Au vu de l'ensemble des résultats, il ne semblait pas raisonnable de poursuivre ce projet dans le cadre de mon travail de thèse. En effet, la production de protéines et domaines recombinants PRODH a été très coûteuse en temps. Près de 20 mois ont été nécessaires pour cloner, produire, et optimiser les conditions d'expression des protéines PRODH, PRO564, PROentier, PROcatal, PROter, et PROinser. Au final, seul le domaine PROentier fait l'objet

de résultats encourageants qui sont cependant insuffisants pour envisager l'analyse structurale.
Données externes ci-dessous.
--- src/rtl/mura_pkg.sv ---
// Shared constants and helpers for the mura modulo counter.
package mura_pkg;

    localparam logic DIR_UP   = 1'b0;
    localparam logic DIR_DOWN = 1'b1;

    localparam int unsigned MODE_LEVEL = 0;
    localparam int unsigned MODE_EDGE  = 1;

    // State width for a modulus n, never narrower than one bit.
    function automatic int unsigned mura_width(input int unsigned n);
        return (n <= 2) ? 1 : $clog2(n);
    endfunction

endpackage

--- src/rtl/mura_channel.sv ---
// One modulo-N Moore counter channel: state, input edge register, y and wrap.
module mura_channel
    import mura_pkg::*;
#(
    parameter int unsigned N    = 3,
    parameter int unsigned W    = mura_width(N),
    parameter int unsigned EDGE = MODE_LEVEL
) (
    input  logic         clk,
    input  logic         rst,
    input  logic         en,
    input  logic         a,
    input  logic         dir,
    input  logic         load,
    input  logic [W-1:0] load_val,
    output logic [W-1:0] state,
    output logic         y,
    output logic         wrap
);

    localparam int unsigned    WE    = W + 1;
    localparam logic [W-1:0]   S_MAX = W'(N - 1);

    logic         a_prev;
    logic         step;
    logic         load_ok;
    logic         state_ok;
    logic [W-1:0] s_next;
    logic         wrap_next;

    // Next-state selection: load beats step; illegal encodings fall back to 0.
    always_comb begin
        step      = en & a;
        load_ok   = WE'(load_val) < WE'(N);
        state_ok  = WE'(state) < WE'(N);
        s_next    = state;
        wrap_next = 1'b0;

        if (EDGE == MODE_EDGE) begin
            step = step & ~a_prev;
        end

        if (load) begin
            s_next = load_ok ? load_val : '0;
        end else if (!state_ok) begin
            s_next = '0;
        end else if (step) begin
            if (dir == DIR_DOWN) begin
                if (state == '0) begin
                    s_next    = S_MAX;
                    wrap_next = 1'b1;
                end else begin
                    s_next = state - W'(1);
                end
            end else begin
                if (state == S_MAX) begin
                    s_next    = '0;
                    wrap_next = 1'b1;
                end else begin
                    s_next = state + W'(1);
                end
            end
        end
    end

    // y is derived from s_next so it lands on the same edge as state.
    always_ff @(posedge clk) begin
        if (rst) begin
            state  <= '0;
            y      <= 1'b0;
            wrap   <= 1'b0;
            a_prev <= 1'b0;
        end else begin
            state  <= s_next;
            y      <= (s_next != '0);
            wrap   <= wrap_next;
            a_prev <= a;
        end
    end

endmodule

--- src/rtl/mura_mod_counter.sv ---
// CH independent modulo-N counters sharing enable, direction and load value.
module mura_mod_counter
    import mura_pkg::*;
#(
    parameter  int unsigned N    = 3,
    parameter  int unsigned CH   = 1,
    parameter  int unsigned EDGE = MODE_LEVEL,
    localparam int unsigned W    = mura_width(N)
) (
    input  logic            clk,
    input  logic            rst,
    input  logic            en,
    input  logic [CH-1:0]   a,
    input  logic            dir,
    input  logic [CH-1:0]   load,
    input  logic [W-1:0]    load_val,
    output logic [CH*W-1:0] state,
    output logic [CH-1:0]   y,
    output logic [CH-1:0]   wrap
);

    // Elaboration-time guard on the parameter ranges.
    if (N < 2 || N > 256) begin : g_bad_n
        $error("mura_mod_counter: N out of range 2..256");
    end
    if (CH < 1 || CH > 16) begin : g_bad_ch
        $error("mura_mod_counter: CH out of range 1..16");
    end
    if (EDGE > MODE_EDGE) begin : g_bad_edge
        $error("mura_mod_counter: EDGE must be 0 or 1");
    end

    for (genvar i = 0; i < CH; i++) begin : g_ch
        mura_channel #(
            .N    (N),
            .W    (W),
            .EDGE (EDGE)
        ) u_ch (
            .clk      (clk),
            .rst      (rst),
            .en       (en),
            .a        (a[i]),
            .dir      (dir),
            .load     (load[i]),
            .load_val (load_val),
            .state    (state[i*W +: W]),
            .y        (y[i]),
            .wrap     (wrap[i])
        );
    end

endmodule

--- config.mk ---
export PLATFORM = sky130hd
export DESIGN_NAME = mura_mod_counter
export DESIGN_NICKNAME = d
export VERILOG_FILES = /design/src/rtl/mura_pkg.sv /design/src/rtl/mura_channel.sv /design/src/rtl/mura_mod_counter.sv
export SDC_FILE = /design/constraint.sdc
export NUM_CORES = 1
export LEC_CHECK = 0
export BUFFER_PORTS_ARGS = -buffer_cell sky130_fd_sc_hd__buf_2
export CORE_AREA = 2 2 39 41
export DETAILED_ROUTE_END_ITERATION = 7
export DIE_AREA = 0 0 41 43
export HOLD_SLACK_MARGIN = 0.06
export SLEW_MARGIN = 20
export SYNTH_ARGS = -nofsm -noshare
export SYNTH_HDL_FRONTEND = slang
export SYNTH_HIERARCHICAL = 1
export SYNTH_SLANG_ARGS = --single-unit
--- constraint.sdc ---
create_clock -name clk -period 3.4 [get_ports clk]
set_input_delay 0.34 -clock clk [delete_from_list [all_inputs] [get_ports clk]]
set_output_delay 0.34 -clock clk [all_outputs]
set_load 0.02 [all_outputs]
==> metrics.md, run 1 <==
| Metric | Value |
|---|---|
| DRT Wirelength | 510 um |
| Clk pin slew, worst setup/hold paths | 0.04 ns |
| Pwr Density | 386 nW/um^2 |
| Clock sinks | 4 |
| Largest net degree at the start of global routing | 6 |
| Part of the power in registers | 37.4% |
| IO buf count | 11 |
| Total Die Area | 1760 um^2 |
| Sw Share | 26.0% |
| Critical path launch point | g_ch[0].u_ch/state[0] |
| Drt pass-1 iters | 4 |
| Cell Area, Synth | 264 um^2 |
| Fin. Hold Viols | 0 |
| Clock power frac | 41.6% |
| TritonCTS buffer count | 3 |
| Worst R2R Start | g_ch[0].u_ch/state[0] |
| Largest family of logic cells by synthesized area | simple AND/OR/NAND/NOR gates |
| Routed Antenna Nets | 0 |
| NetSw | 36.3 uW |
| I/O Pins | 12 |
| Area grow syn2layout | 37.0% |
| FILL cells | 156 |
| Die Span Y | 43 um |
| Slew margin rel. | 85.7% |
| Max cap viols | 0 |
| WS Path Type | reg -> reg |
| First-pass GRT wire length | 814 um |
| Max Root-Sink Buffers | 2 |
| Compound-Gate Fraction of Synth Area | 19.4% |
| Synth unique cells | 18 |
| Starting Density | 19.1% |
| Endpoint class of the critical path | register |
| Setup-failing EPs final | 0 |
| Vias in the first global route | 220 |
| Placed cell areas | 339 um^2 |
| Run status | finished clean |
| Simple-gate share of the synthesized area | 24.6% |
| Crit-path max FO | 5 |
| WL/cell | 8.95 um |
| Crit path DAT | 1.71 ns |
| Initial antenna violation count | 0 |
| Drt drc | 0 |
| Drt initial violations | 4 |
| Synthesized-area fraction occupied by adder cells | 19.0% |
| Fin crit period | 1.60 ns |
| Leakage | 0.175 nW |
| Post-route design area | 362 um^2 |
| Synth top area cells | dfxtp_1 30%, ha_1 19%, o32ai_2 6.2% |
| Mux cell area share after synthesis | 3.79% |
| Die X | 41 um |
| Net Count, Synth | 39 |
| Vias | 229 |
| Logic pwr share | 21.0% |
| Fin cells | 57 |
| Placed Cells | 54 |
| Area leader, netlist | dfxtp_1 |
| Total Nets Final | 55 |
| Std cell rows | 14 |
| Gpl congestion | 0.677 |
| Clock skew after layout | 0.00296 ns |
| Tightest Pin Transition | 0.214 ns |
| Clock Root Buffer | clkbuf_4 |
| Setup TNS | 0 ns |
| H-tree Lvls | 1 |
| Layout cell share with drive strength beyond 1 | 46.3% |
| Synth warn | 6 |
| Fmax | 625 MHz |
| Diode count | 0 |
| Hold Startpoint | load_val[0] |
| CTS resizes | 0 |
| RSZ-0062 raised after global routing | false |
| Synth top area share | 30.3% |
| Syn_area_per_cell | 9.78 um^2 |
| Total congestion overflow | 0 |
| Tightest Hold Check Type | in -> reg |
| Vias per cell | 4.02 |
| XOR/XNOR Fraction of Synth Area | 0% |
| Peak VDD IR | 0.174 mV |
| Final Max Slew Viols | 0 |
| Flops & latches, synth | 4 |
| Post-CTS setup buffers | 0 |
| Int Power | 103 uW |
| Synth Instances | 27 |
| Part of the cycle the worst path needs | 47.1% |
| Sequential share of the synthesized area | 30.3% |
| Clock latency on the worst-skew pair | 0.23 ns |
| CTS Hold Bufs | 0 |
| Req. time, crit path | 3.51 ns |
| CTS tree | yes |
| Core ar. | 1380 um^2 |
| Startpoint Class | register |
| GRT Total Usage | 7.82% |
worst max-delay path, stage by stage, from the launching register on:
cell and delay (ns):
dfxtp_1 0.38, inv_1 0.08, ha_1 0.21, nor2b_1 0.14
a211oi_2 0.18, o32ai_2 0.12, or3_1 0.37
Yosys cell counts:
| cell | n |
|---|---|
| or2b_2 | 1 |
| mux2i_1 | 1 |
| ha_1 | 4 |
| nor2b_1 | 1 |
| nor2_1 | 1 |
| a211oi_2 | 1 |
| o32ai_2 | 1 |
| or2_2 | 1 |
| or3_4 | 1 |
| a21oi_1 | 3 |
| nor3b_1 | 1 |
| inv_1 | 2 |
| nand2_1 | 1 |
| o21a_1 | 1 |
| or3_1 | 1 |
| nand2b_1 | 1 |
| dfxtp_1 | 4 |
| nor3_1 | 1 |
logic make-up (layout without fill, tap and decap cells):
logic type	count (synthesis)	count (layout)
AND/OR/NAND/NOR	10	10
AO/OA/AOI/OAI	6	6
adder cells (fa/ha/maj)	4	4
flip-flops	4	4
buffers and inverters	2	16
multiplexers	1	1
cell usage in the layout, fill, tap and decap left out:
master     n
clkbuf_4   3
nand2_1    1
a21oi_1    3
or2b_2     1
o32ai_2    1
nand2b_1   1
mux2i_1    1
or2_2      1
nor3b_1    1
ha_1       4
or3_4      1
nor2_1     1
a211oi_2   1
dfxtp_1    4
buf_2     11
or3_1      1
inv_1      2
nor2b_1    1
nor3_1     1
o21a_1     1
state kept, by name (all words and copies together) (netlist names):
signal / cells
g_ch.u_ch/y: 1
g_ch.u_ch/state: 2
g_ch.u_ch/wrap: 1
routing by layer:
metal  vias up  track usage (%)  part of all wire, %
met5         -                0                    0
met4         0             8.00                    0
met3         0             6.28                   12
met2        12             8.75                   44
met1        95             8.33                   44
li1        122                -                    -
power by group through the flow:
stage / combinational (mW) / sequential (mW) / clock, mW
final: 0.0293 / 0.0523 / 0.0581
after global routing: 0.0324 / 0.0527 / 0.0689
after CTS: 0.0295 / 0.0523 / 0.0625
after detailed placement: 0.0294 / 0.0531 / 0
after global placement: 0.0292 / 0.0529 / 0
after floorplan: 0.0148 / 0.0568 / 0
final timing paths:
kind,to,slack [ns],cells after the start
min reg2reg,g_ch[0].u_ch/state[0],0.65,2
max reg2reg,g_ch[0].u_ch/y,1.80,6
min,g_ch[0].u_ch/state[0],0.41,3
max,g_ch[0].u_ch/y,1.80,6
per-stage QoR:
| step | setup slack (ns) | power, mW | util (%) | hold slack, ns |
|---|---|---|---|---|
| floorplan | 1.75 | 0.0716 | - | 0.522 |
| CTS | 1.79 | 0.144 | 26.1 | 0.401 |
| global placement | 1.81 | 0.0821 | 24.5 | 0.632 |
| detailed placement | 1.80 | 0.0825 | 24.5 | 0.650 |
| finish | 1.80 | 0.140 | 26.1 | 0.406 |
| global route | 1.69 | 0.154 | 26.1 | 0.404 |
final cells by class:
cell class | count | area [um^2] | share of cell area, %
Multi-Input combinational cell | 21 | 176 | 48.8
Inverter | 2 | 7.51 | 2.08
Tap cell | 16 | 20.0 | 5.54
Sequential cell | 4 | 80.1 | 22.1
Timing Repair Buffer | 11 | 55.1 | 15.2
Clock buffer | 3 | 22.5 | 6.23
Power figures use the tool's default switching activity.
==> inputs of run 2 (changes only) <==
- ABC_AREA: unset -> 1
- clock period: 3.4 -> 1.58 ns (I/O delays scaled with it)
==> run 2 against run 1 <==
  * Maximum frequency is 26% higher
  * Count of clock-buffer cells in the layout stayed put
  * First-iteration DRC count is 50% lower
  * Power is 110% higher
  * Clock power is 110% higher
  * Combinational power is 100% higher
  * Die area stayed put
  * Global-route usage is 0.30 points lower
==> metrics.md, run 2 <==
| Metric | Value |
|---|---|
| Synth Instances | 44 |
| Asr flop ratio synth | 0% |
| Synth unique cells | 11 |
| Synth warn | 6 |
| Final Max Slew Viols | 0 |
| Largest net degree at the start of global routing | 6 |
| Most flops, register | g_ch.u_ch/state |
| Initial antenna violation count | 0 |
| Vias per cell | 3.73 |
| Tightest Hold Check Type | in -> reg |
| Fin. Hold Viols | 0 |
| Ys flop type | dfxtp_1 |
| Syn_area_per_cell | 6.37 um^2 |
| Core ar. | 1380 um^2 |
| Hold endpoint | g_ch[0].u_ch/wrap |
| Clock skew after layout | 0.00204 ns |
| Area leader, netlist | dfxtp_1 |
| CTS Hold Bufs | 0 |
| M2 GR Usage | 11.6% |
| Drt pass-1 iters | 2 |
| Clk pin slew, worst setup/hold paths | 0.04 ns |
| Die X | 41 um |
| R2r setup slk | 0.31 ns |
| Std cell rows | 14 |
| Synth top area share | 28.6% |
| Synth top cells by count | 19 x nand2_1, 8 x inv_1, 4 x dfxtp_1, 4 x ha_1, 3 x nor2_1 |
| Met3 Use GR | 4.71% |
| Fmax | 790 MHz |
| Drt drc | 0 |
| Most used routing layer | met2 |
| Clock Root Buffer | clkbuf_4 |
| Vias | 276 |
| DRT Wirelength | 514 um |
| Endpoint class of the critical path | register |
| Tightest Pin Transition | 0.210 ns |
| Hold_ws | 0.212 ns |
| Capturing point of the worst reg2reg path | g_ch[0].u_ch/y |
| Max reg flops | 2 |
| CTS resizes | 0 |
| Setup TNS | 0 ns |
| Area grow syn2layout | 34.8% |
| Top flop regs | g_ch.u_ch/state x2, g_ch.u_ch/wrap x1, g_ch.u_ch/y x1 |
| Setup-failing EPs final | 0 |
| Pwr Density | 773 nW/um^2 |
| Synth top area cells | dfxtp_1 29%, nand2_1 25%, ha_1 18% |
| Run status | finished clean |
| Most frequent cells in the layout | 19 x nand2_1, 11 x buf_2, 8 x inv_1 |
| H-tree Lvls | 1 |
| Final core occ | 27.3% |
| Gpl congestion | 0.673 |
| Max cap viols | 0 |
| Post-route design area | 378 um^2 |
| Fin crit period | 1.27 ns |
| Net Count, Synth | 56 |
| Count leader, synth | nand2_1 |
| Crit-path max FO | 5 |
| Total Nets Final | 72 |
| Sequential share of the synthesized area | 28.6% |
| Crit path DAT | 1.38 ns |
| Leakage | 0.242 nW |
| Worst-case reg-to-reg path depth | 9 |
| TritonCTS buffer count | 3 |
| Layout cell share with drive strength beyond 1 | 29.3% |
| First-pass GRT wire length | 855 um |
| Total congestion overflow | 0 |
| Placed cell areas | 355 um^2 |
| Part of the cycle the worst path needs | 80.1% |
| Hold depth | 3 |
| Total Die Area | 1760 um^2 |
| Worst R2R Start | g_ch[0].u_ch/state[0] |
| Die Span Y | 43 um |
| Clock sinks | 4 |
| Met1 usage in global routing | 7.37% |
| Drt initial violations | 2 |
| Vias in the first global route | 232 |
| RSZ-0062 raised after global routing | false |
| Peak VDD IR | 0.411 mV |
| Flops & latches, synth | 4 |
| Hold Startpoint | dir |
| Clock latency on the worst-skew pair | 0.23 ns |
| Diode count | 0 |
| Dpl hpwl | 446 um |
| WS Path Type | reg -> reg |
| Starting Density | 20.3% |
| CTS tree | yes |
| WL/cell | 6.95 um |
| Req. time, crit path | 1.70 ns |
| FILL cells | 162 |
| I/O Pins | 12 |
| Commonest non-fill, non-tap cell in the layout | nand2_1 |
| Startpoint Class | register |
| Slew margin rel. | 85.9% |
| IO buf count | 11 |
| GRT Total Usage | 7.52% |
| Post-synth EDFFs | 0 |
| Routed Antenna Nets | 0 |
| Post-CTS setup buffers | 0 |
| Max Root-Sink Buffers | 2 |
| Cell Area, Synth | 280 um^2 |
run 2: cell types whose count changed after synthesis, sizes merged, moves of 2 or more:
cell and change:
inv +7, nor2 +2, nand2 +18, or3 -2
run 2: logic make-up (layout without fill, tap and decap cells):
group	after synthesis	in the layout	synth area share, %
compound gates	3	3	6.69
fa+ha+maj	4	4	17.9
buf+inv	9	23	12.1
flops	4	4	28.6
simple gates	24	24	34.8
run 2: layout make-up:
cell class                      count  area, um^2  share of cell area (%)
Inverter                            9        33.8                    8.94
Tap cell                           16        20.0                    5.30
Sequential cell                     4        80.1                    21.2
Timing Repair Buffer               11        55.1                    14.6
Clock buffer                        3        22.5                    5.96
Multi-Input combinational cell     31         166                    44.0
run 2: power by group:
group	total, mW	internal [mW]	leakage [nW]	switching (mW)
combinational	0.0594	0.0239	0.195	0.0356
sequential	0.112	0.108	0.0328	0.00400
clock	0.121	0.0846	0.0138	0.0364
run 2: worst max path at each step:
| stage | startpoint | endpoint | slack [ns] | cells after the start |
|---|---|---|---|---|
| floorplan | g_ch[0].u_ch/state[0] | g_ch[0].u_ch/y | 0.26 | 9 |
| global placement | g_ch[0].u_ch/state[0] | g_ch[0].u_ch/y | 0.30 | 9 |
| detailed placement | g_ch[0].u_ch/state[0] | g_ch[0].u_ch/y | 0.31 | 9 |
| CTS | g_ch[0].u_ch/state[0] | g_ch[0].u_ch/y | 0.30 | 9 |
| global route | g_ch[0].u_ch/state[0] | g_ch[0].u_ch/y | 0.19 | 9 |
| finish | g_ch[0].u_ch/state[0] | g_ch[0].u_ch/y | 0.31 | 9 |
run 2: metrics by stage:
step | total power [mW] | setup slack [ns] | std cells
finish | 0.292 | 0.314 | 74
global route | 0.320 | 0.191 | 74
CTS | 0.302 | 0.301 | 74
detailed placement | 0.173 | 0.311 | 71
global placement | 0.172 | 0.299 | 71
floorplan | 0.150 | 0.263 | 44
run 2: worst max-delay path: stages (launching register included):
cell and delay, ns:
dfxtp_1 0.39, inv_1 0.08, ha_1 0.28, nand2_1 0.04, o21ai_0 0.06, nand2_1 0.07
nand2_1 0.07, nand2_1 0.05, nand2_1 0.07, nand2_1 0.05
run 2: metal layers:
layer | wire [um] | share of wire, %
met1 | 224 | 44
met2 | 257 | 50
met3 | 31 | 6.0
met4 | 0 | 0
met5 | 0 | 0
==> inputs of run 3 (changes only) <==
- ABC_AREA: 1 -> 0
- clock period: 1.58 -> 1.1 ns (I/O delays scaled with it)
==> run 3 against run 2 <==
  * The run now ends with setup timing left
  * Maximum frequency down 13%
  * Largest cell class unchanged
  * Routed wire length rose by 20%
  * Combinational power is 110% higher
  * Non-clock buffer count increased by 6
  * Count of clock-buffer cells in the layout did not move
  * Final cell count down 15%
  * Global-route usage is 1.1 points higher
==> metrics.md, run 3 (synthesized netlist as in run 1, its figures left out) <==
| Metric | Value |
|---|---|
| Run status | finished, violations left |
| Failing checks | setup timing |
| Final Max Slew Viols | 0 |
| Logic pwr share | 26.4% |
| Slew margin rel. | 84.8% |
| Fmax | 690 MHz |
| NetSw | 131 uW |
| Vias per cell | 4.06 |
| Leakage | 0.209 nW |
| Layout cell share with drive strength beyond 1 | 76.6% |
| R2r setup slk | -0.35 ns |
| Commonest non-fill, non-tap cell in the layout | buf_2 |
| Fin crit period | 1.45 ns |
| Fin cells | 63 |
| Pwr Total | 475 uW |
| Int Power | 343 uW |
| Max cap viols | 0 |
| Die Span Y | 43 um |
| Clock sinks | 4 |
| Clock power frac | 39.0% |
| Placed cell areas | 413 um^2 |
| Vias in the first global route | 227 |
| Most flops, register | g_ch.u_ch/state |
| CP Cell Sequence | inv_4 > ha_4 > nor2b_4 > a211oi_2 > o32ai_2 > or3_1 |
| WS Path Type | reg -> reg |
| H-tree Lvls | 1 |
| Startpoint Class | register |
| GRT Total Usage | 8.63% |
| Routed Antenna Nets | 0 |
| Area grow syn2layout | 73.5% |
| Total Nets Final | 61 |
| CTS Hold Bufs | 0 |
| CTS tree | yes |
| Peak VDD IR | 0.368 mV |
| Clock latency on the worst-skew pair | 0.24 ns |
| Pwr Density | 1040 nW/um^2 |
| Max reg flops | 2 |
| First-pass GRT wire length | 910 um |
| Setup-failing EPs final | 4 |
| Core ar. | 1380 um^2 |
| Placed Cells | 59 |
| Drt pass-1 iters | 2 |
| Sw Share | 27.7% |
| Drt drc | 0 |
| Dpl hpwl | 491 um |
| Tightest Hold Check Type | in -> reg |
| Gpl congestion | 0.703 |
| DRT Wirelength | 618 um |
| Crit path DAT | 1.56 ns |
| Setup TNS | -0.962 ns |
| Total Die Area | 1760 um^2 |
| Max incr delay on CP | 0.38 ns |
| TritonCTS buffer count | 3 |
| Slowest CP cell | dfxtp_4 |
| Part of the cycle the worst path needs | 132% |
| Req. time, crit path | 1.22 ns |
| Min setup slack post-route | -0.349 ns |
| Top flop regs | g_ch.u_ch/state x2, g_ch.u_ch/wrap x1, g_ch.u_ch/y x1 |
| Part of the power in registers | 34.7% |
| Clock Root Buffer | clkbuf_4 |
| Crit-path max FO | 5 |
| Hold_ws | 0.261 ns |
| Fin. Hold Viols | 0 |
| Most frequent cells in the layout | 11 x buf_2, 6 x buf_4, 3 x clkbuf_4, 3 x ha_2 |
| Std cell rows | 14 |
| Largest net degree at the start of global routing | 6 |
| Tightest Pin Transition | 0.228 ns |
| Max Root-Sink Buffers | 2 |
| Total congestion overflow | 0 |
| Starting Density | 19.1% |
| RSZ-0062 raised after global routing | true |
| CP top delay family | simple AND/OR/NAND/NOR gates |
| I/O Pins | 12 |
| IO buf count | 11 |
| Clock skew after layout | 0.000626 ns |
| WL/cell | 9.81 um |
| Endpoint class of the critical path | register |
| Vias | 256 |
| Drt initial violations | 1 |
| CP Buf/Inv Count | 1 |
| Die X | 41 um |
| Initial antenna violation count | 0 |
| Post-route design area | 458 um^2 |
| Clk pin slew, worst setup/hold paths | 0.04 ns |
| Diode count | 0 |
run 3: cell types whose count changed in the layout (fill, tap and decap cells not counted), moves of 3 or more:
cell / change
inv_1: -8
ha_2: +3
buf_4: +6
nand2_1: -18
ha_1: -4
run 3: cell type report:
| cell class | count | area, um^2 |
|---|---|---|
| fill | 155 | 926 |
| multi-input combinational | 21 | 215 |
| timing repair buffer | 17 | 100 |
| sequential | 4 | 87.6 |
| clock buffer | 3 | 22.5 |
| tap | 16 | 20.0 |
| inverter | 2 | 12.5 |
run 3: worst register-to-register path, stage by stage, from the launching register on:
cell and delay (ns):
dfxtp_4 0.38, inv_4 0.05, ha_4 0.15, nor2b_4 0.12, a211oi_2 0.18, o32ai_2 0.12
or3_1 0.34
run 3: power by group through the flow:
stage,sequential (mW),clock (mW),combinational (mW)
after detailed placement,0.166,0,0.120
after CTS,0.164,0.201,0.126
final,0.165,0.185,0.125
after global routing,0.165,0.205,0.137
after global placement,0.165,0,0.118
after floorplan,0.176,0,0.0586
run 3: path summary, 6_finish.rpt:
| check | start | end | depth (start not counted) |
|---|---|---|---|
| worst max-delay path | g_ch[0].u_ch/state[0] | g_ch[0].u_ch/y | 6 |
| worst min-delay path | load | g_ch[0].u_ch/wrap | 4 |
| worst max register to register | g_ch[0].u_ch/state[0] | g_ch[0].u_ch/y | 6 |
| worst min register to register | g_ch[0].u_ch/state[0] | g_ch[0].u_ch/state[0] | 3 |
run 3: metrics by stage:
| stage | setup WS [ns] | utilization (%) |
|---|---|---|
| 6_report | -0.349 | 33.1 |
| 5_1_grt | -0.385 | 33.1 |
| 4_1_cts | -0.339 | 32.7 |
| 3_3_place_gp | -0.401 | 29.8 |
| 3_5_place_dp | -0.398 | 29.8 |
| 2_1_floorplan | -0.363 | - |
De plus, cette large région de 67 kDa n'est pas adaptée à une étude par RMN, qui représente un des objectifs de mon projet scientifique. La mise au point du protocole

d'expression de la protéine PROentier n'a pas été pour autant inutile. En effet, la production

de plusieurs litres de culture serait suffisante pour entreprendre des études biochimiques sur la

protéine PROentier, et ainsi caractériser pour la première fois la nature du cofacteur et/ou de l'inhibiteur compétitif naturel d'une proline déshydrogénase eucaryote. Pour ma part, j'ai entrepris de mettre à profit l'expérience acquise dans le domaine de l'expression de protéines recombinantes pour produire, puis caractériser la structure d'une autre biomolécule : la protéine KIN17, impliquée dans la réparation des dommages de l'ADN.